YOUR INSTRUCTIONS: State the number of lines below in which the word "IDLE" appears. Nothing else belongs in the answer.

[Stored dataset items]
--- src/rtl/arm_pkg.sv ---
`default_nettype none
// ============================================================================
// Module   : arm_pkg
// Brief    : Shared types and default widths for the ARM pipeline memory stage.
// Revision : 1.0
// ============================================================================
package arm_pkg;

    typedef enum logic [1:0] {
        IDLE   = 2'd0,
        ACCESS = 2'd1,
        DONE   = 2'd2
    } mem_state_e;

    localparam int c_DATA_W    = 32;
    localparam int c_ADDR_W    = 32;
    localparam int c_BASE_ADDR = 1024;

endpackage : arm_pkg
`default_nettype wire

--- src/rtl/mem_wait_array.sv ---
`default_nettype none
// ============================================================================
// Module   : mem_wait_array
// Brief    : Word array with synchronous write and a registered, write-first read port.
// Revision : 1.0
// ============================================================================
module mem_wait_array #(
    parameter int DATA_W = 32,
    parameter int DEPTH  = 64,
    parameter int IDX_W  = $clog2(DEPTH)
) (
    input  logic              clk,
    input  logic              rst,
    input  logic              i_en,
    input  logic              i_we,
    input  logic [IDX_W-1:0]  i_addr,
    input  logic [DATA_W-1:0] i_wdata,
    output logic [DATA_W-1:0] o_rdata
);

    logic [DATA_W-1:0] r_mem [DEPTH];
    logic [DATA_W-1:0] r_rdata;

    // Contents are deliberately not reset so they survive a pipeline reset.
    always_ff @(posedge clk) begin
        if (i_en && i_we) begin
            r_mem[i_addr] <= i_wdata;
        end
    end

    always_ff @(posedge clk) begin
        if (rst) begin
            r_rdata <= '0;
        end else if (i_en) begin
            r_rdata <= i_we ? i_wdata : r_mem[i_addr];
        end
    end

    assign o_rdata = r_rdata;

endmodule : mem_wait_array
`default_nettype wire

--- src/rtl/mem_wait_ctrl.sv ---
`default_nettype none
// ============================================================================
// Module   : mem_wait_ctrl
// Brief    : Multi-cycle data-memory stage; holds ready low while an access is
//            in flight. Define MEM_READ_BUFFER_EN for a one-entry read buffer.
// Revision : 1.0
// ============================================================================
module mem_wait_ctrl
    import arm_pkg::*;
#(
    parameter int          DATA_W      = c_DATA_W,
    parameter int          ADDR_W      = c_ADDR_W,
    parameter int          DEPTH       = 64,
    parameter int unsigned BASE_ADDR   = c_BASE_ADDR,
    parameter int          WAIT_CYCLES = 4
) (
    input  logic              clk,
    input  logic              rst,
    input  logic              mem_r_en,
    input  logic              mem_w_en,
    input  logic [ADDR_W-1:0] alu_res,
    input  logic [DATA_W-1:0] val_rm,
    output logic [DATA_W-1:0] rd_data,
    output logic              ready,
    output logic              busy
);

    localparam int IDX_W = $clog2(DEPTH);
    localparam int CNT_W = (WAIT_CYCLES > 1) ? $clog2(WAIT_CYCLES) : 1;
    localparam logic [CNT_W-1:0] c_CNT_LOAD = CNT_W'(WAIT_CYCLES - 1);

    mem_state_e        r_state;
    logic [CNT_W-1:0]  r_cnt;
    logic              r_busy;
    logic [IDX_W-1:0]  r_idx;
    logic [DATA_W-1:0] r_wdata;
    logic              r_is_wr;

    logic [ADDR_W-1:0] w_off;
    logic [IDX_W-1:0]  w_idx;
    logic              w_unused_off;
    logic              w_req;
    logic              w_hit;
    logic              w_arr_en;
    logic [DATA_W-1:0] w_arr_rd;
    logic              w_ready;

    // Out-of-range addresses simply wrap onto the array.
    assign w_off        = alu_res - ADDR_W'(BASE_ADDR);
    assign w_idx        = w_off[IDX_W+1:2];
    assign w_unused_off = ^{w_off[ADDR_W-1:IDX_W+2], w_off[1:0]};
    assign w_req        = mem_r_en | mem_w_en;

    // Array is touched only on the final access cycle; reset blocks an in-flight store.
    assign w_arr_en = (r_state == ACCESS) && (r_cnt == '0) && !rst;

    mem_wait_array #(
        .DATA_W (DATA_W),
        .DEPTH  (DEPTH),
        .IDX_W  (IDX_W)
    ) u_array (
        .clk     (clk),
        .rst     (rst),
        .i_en    (w_arr_en),
        .i_we    (r_is_wr),
        .i_addr  (r_idx),
        .i_wdata (r_wdata),
        .o_rdata (w_arr_rd)
    );

    always_ff @(posedge clk) begin
        if (rst) begin
            r_state <= IDLE;
            r_cnt   <= '0;
            r_busy  <= 1'b0;
            r_idx   <= '0;
            r_wdata <= '0;
            r_is_wr <= 1'b0;
        end else begin
            case (r_state)
                IDLE: begin
                    if (w_req && !w_hit) begin
                        r_idx   <= w_idx;
                        r_wdata <= val_rm;
                        r_is_wr <= mem_w_en;
                        r_cnt   <= c_CNT_LOAD;
                        r_state <= ACCESS;
                        r_busy  <= 1'b1;
                    end
                end
                ACCESS: begin
                    if (r_cnt == '0) begin
                        r_state <= DONE;
                    end else begin
                        r_cnt <= r_cnt - 1'b1;
                    end
                end
                DONE: begin
                    r_state <= IDLE;
                    r_busy  <= 1'b0;
                end
                default: begin
                    r_state <= IDLE;
                    r_busy  <= 1'b0;
                end
            endcase
        end
    end

    always_comb begin
        w_ready = 1'b1;
        case (r_state)
            IDLE:    w_ready = w_hit | !w_req;
            ACCESS:  w_ready = 1'b0;
            DONE:    w_ready = 1'b1;
            default: w_ready = 1'b1;
        endcase
    end

`ifdef MEM_READ_BUFFER_EN
    logic              r_buf_vld;
    logic [IDX_W-1:0]  r_buf_tag;
    logic [DATA_W-1:0] r_buf_data;

    assign w_hit = (r_state == IDLE) && mem_r_en && !mem_w_en &&
                   r_buf_vld && (r_buf_tag == w_idx);

    // A completed miss load fills the entry from the array read register in DONE.
    always_ff @(posedge clk) begin
        if (rst) begin
            r_buf_vld <= 1'b0;
        end else if ((r_state == DONE) && !r_is_wr) begin
            r_buf_vld  <= 1'b1;
            r_buf_tag  <= r_idx;
            r_buf_data <= w_arr_rd;
        end else if (w_arr_en && r_is_wr && r_buf_vld && (r_buf_tag == r_idx)) begin
            r_buf_data <= r_wdata;
        end
    end

    assign rd_data = w_hit ? r_buf_data : w_arr_rd;
`else
    assign w_hit   = 1'b0;
    assign rd_data = w_arr_rd;
`endif

    assign ready = w_ready;
    assign busy  = r_busy;

endmodule : mem_wait_ctrl
`default_nettype wire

RESPONSE TO THE TASK: 7